What inspired the theme and plot of Rules for Being a Girl?
I think that the #MeToo movement was definitely an inspiration for the novel. That made me think about how many sexist experiences women have endured. I certainly had experiences similar to what Marin goes through, though they happened in college, not high school. The extraordinary thing to me is that every generation of women and men has to relearn feminism—it’s not something that’s a given. It astounds me that so many people think that the goals of feminism have been achieved and that women have made enormous strides. Yet it’s a fact that there are always going to be predators out there, and women and girls cannot let down their guard.
This is your debut collaboration on a novel—how did you come to team up with Katie Cotugno for the book?
Yes, this is a first for me.
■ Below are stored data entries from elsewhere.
Context: an optimization exercise on an open-source flow, tuned for small area and a short achievable clock period. The choices shown serve that exercise and are no tape-out recipe.
Function was checked by simulation only, so behaviour that the tests miss may differ from the original.
No activity file was given, so power comes from the tool's default toggle rates.

## flow/design.v (module list and top-level ports; edited modules follow where they fit)
// module Nbit_reg: 18 lines
// module Nbit_reg_nr: 12 lines
// module lc4_divider: 1596 lines
// module lc4_alu: 96 lines
// module lc4_decoder: 19 lines
// module lc4_regfile: 34 lines
// module lc4_processor: 128 lines
module lc4_processor
   (input  wire        clk,
    input  wire        rst,
    input  wire        gwe,
    output wire [15:0] o_cur_pc,
    input  wire [15:0] i_cur_insn,
    output wire [15:0] o_dmem_addr,
    input  wire [15:0] i_cur_dmem_data,
    output wire        o_dmem_we,
    output wire [15:0] o_dmem_towrite,
    output wire [1:0]  test_stall,
    output wire [15:0] test_cur_pc,
    output wire [15:0] test_cur_insn,
    output wire        test_regfile_we,
    output wire [2:0]  test_regfile_wsel,
    output wire [15:0] test_regfile_data,
    output wire        test_nzp_we,
    output wire [2:0]  test_nzp_new_bits,
    output wire        test_dmem_we,
    output wire [15:0] test_dmem_addr,
    output wire [15:0] test_dmem_data);
  // ...
==> flow/flow/run.sh <==
#!/bin/bash
set -o pipefail
cd "$(dirname "$0")/.."
export SETUP_SLACK_MARGIN=27
bash standard.sh > standard.log 2>&1
==> flow/standard.sh <==
#!/bin/bash
# synth_recipe.tcl (not shown) runs the flow's synth.tcl, then flattens the netlist and writes it again
# the make line also repeats each setting of config.mk as NAME=value (left out here)
make -C /OpenROAD-flow-scripts/flow DESIGN_CONFIG=/design/flow/config.mk WORK_HOME=/design/flow/orfs CLKGATE_MAP_FILE= SYNTH_SCRIPT=/design/flow/synth_recipe.tcl "${@:-finish}"
==> flow/config.mk <==
export PLATFORM = sky130hd
export DESIGN_NAME = lc4_processor
export DESIGN_NICKNAME = lc4_processor
export VERILOG_FILES = /design/flow/design.v
export SDC_FILE = /design/flow/constraint.sdc
export NUM_CORES = 4
export LEC_CHECK = 0
export ABC_AREA = 1
export CAP_MARGIN = 20
export CORE_MARGIN = 2
export CORE_UTILIZATION = 40
export SLEW_MARGIN = 20
==> flow/constraint.sdc <==
create_clock -name core_clock -period 40.0 [get_ports {clk}]
set_input_delay 8.0000 -clock core_clock [delete_from_list [all_inputs] [get_ports {clk}]]
set_output_delay 8.0000 -clock core_clock [all_outputs]
set_load 0.01 [all_outputs]
==> impl_metrics.env, run 1 <==
export IMPL_status="complete, no violations"
export IMPL_clock_fmax_ghz=0.07727
export IMPL_drt_iter0_drc=4207
export IMPL_grt_busiest_layer="met2"
export IMPL_utilization_pct=52.51
export IMPL_cts_resized_gates=147
export IMPL_htreeDepth=2
export IMPL_grt_ovfl_total=0
export IMPL_nWellTaps=1060
export IMPL_synth_warnings=12
export IMPL_critPathMaxFanout=12
export IMPL_p_per_area_nw_per_um2=87.65
export IMPL_register_area_sq_um=7649
export IMPL_endpoint_kind="register"
export IMPL_slew_violations=0
export IMPL_rows=104
export IMPL_fin_hold_ws_ns=0.4184
export IMPL_synth_cell_area_sq_um=32230
export IMPL_setup_viol_count_final=0
export IMPL_grt_util_all_layers_pct=34.54
export IMPL_num_vias=39910
export IMPL_tritoncts_num_buffers=35
export IMPL_use_met2_pct=55.08
export IMPL_r2r_setup_slack_ns=27.06
export IMPL_core_area_sq_um=80160
export IMPL_gr_usage_met1_pct=45.14
export IMPL_route_detailed_drc=0
export IMPL_root_buffer="clkbuf_16"
export IMPL_period_minus_slack_ns=12.94
export IMPL_area_growth_pct=30.60
export IMPL_place_ws_ns=23.90
export IMPL_yosys_area_top_type="dfxtp_1"
export IMPL_hp_class="register to register"
export IMPL_worst_pin_slew_ns=1.238
export IMPL_synthArstFlopShare_pct=0
export IMPL_clock_area_share_pct=2.946
export IMPL_fin_cells=6709
export IMPL_whs_path_depth=0
export IMPL_ys_ff_latch=353
export IMPL_vdd_drop_max_v=0.00008560
export IMPL_synth_compound_area_share_pct=22.02
==> inputs of run 2 (changes only) <==
==> flow/run.sh (new file) <==
#!/bin/bash
# synth_recipe.tcl (not shown) runs the flow's synth.tcl, then flattens the netlist and writes it again
# the make line also repeats each setting of config.mk as NAME=value (left out here)
make -C /OpenROAD-flow-scripts/flow DESIGN_CONFIG=/design/flow/config.mk WORK_HOME=/design/flow/orfs CLKGATE_MAP_FILE= SYNTH_SCRIPT=/design/flow/synth_recipe.tcl finish
removed: flow/flow/run.sh
removed: flow/standard.sh
==> run 2 against run 1 <==
Net effect:
- setup slack got worse by 3.7 ns
- largest power group unchanged
- synthesized cell count is the same
- critical path type unchanged
- die area is the same
- non-clock buffer count shrank 271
I wrote two earlier YA novels, The Carrie Diaries and Summer and the City, which did well and were both made into TV shows, and for some time I had been talking with my editor, Alessandra Balzer, about doing another novel for young adults. Apparently, so had Katie, another one of her authors, and Alessandra recommended I read her work. I was very impressed by it, and we all agreed that Katie and I should consider collaborating on a novel. After we began brainstorming ideas, Rules for Being a Girl seemed to come together quite organically.
How did your collaborative process work—and did co-writing a novel present new challenges for you?
We first hashed out an outline for the novel, emailing back and forth and talking on the phone. And when it came to the writing, Katie and I would each write a part and then email it to the other and to Alessandra, who oversaw the whole process, and we’d review each section together. It is a different process than writing a novel on your own, when you’re working with ideas that are entirely yours. But it wasn’t totally new to me, since coauthoring a novel is similar to writing for TV, which is very collaborative. I will say that this collaboration with Katie worked out very well.
What message do you hope readers glean from Marin’s experience?
That it is important for us to talk openly about sexism and predatory behavior, and the fact that, as Marin experienced, girls are given so many conflicting messages. They are told that the opinions of men and boys are valuable, and we must try to please them and not piss them off. Look at Bex, who tells Marin that if she doesn’t tell anyone that he kissed her, he can get her into Brown. Girls see these power exchanges at an early age, but at the same time they know they need to be ambitious, self-promoting, and even—dare I say it—ego-oriented, even if they’re told that those things are okay for men to be, but not necessarily for women. It’s really about the power dynamics of heterosexual relationships, and the more we talk openly about it, the sooner young women will be empowered to speak out, as Marin did.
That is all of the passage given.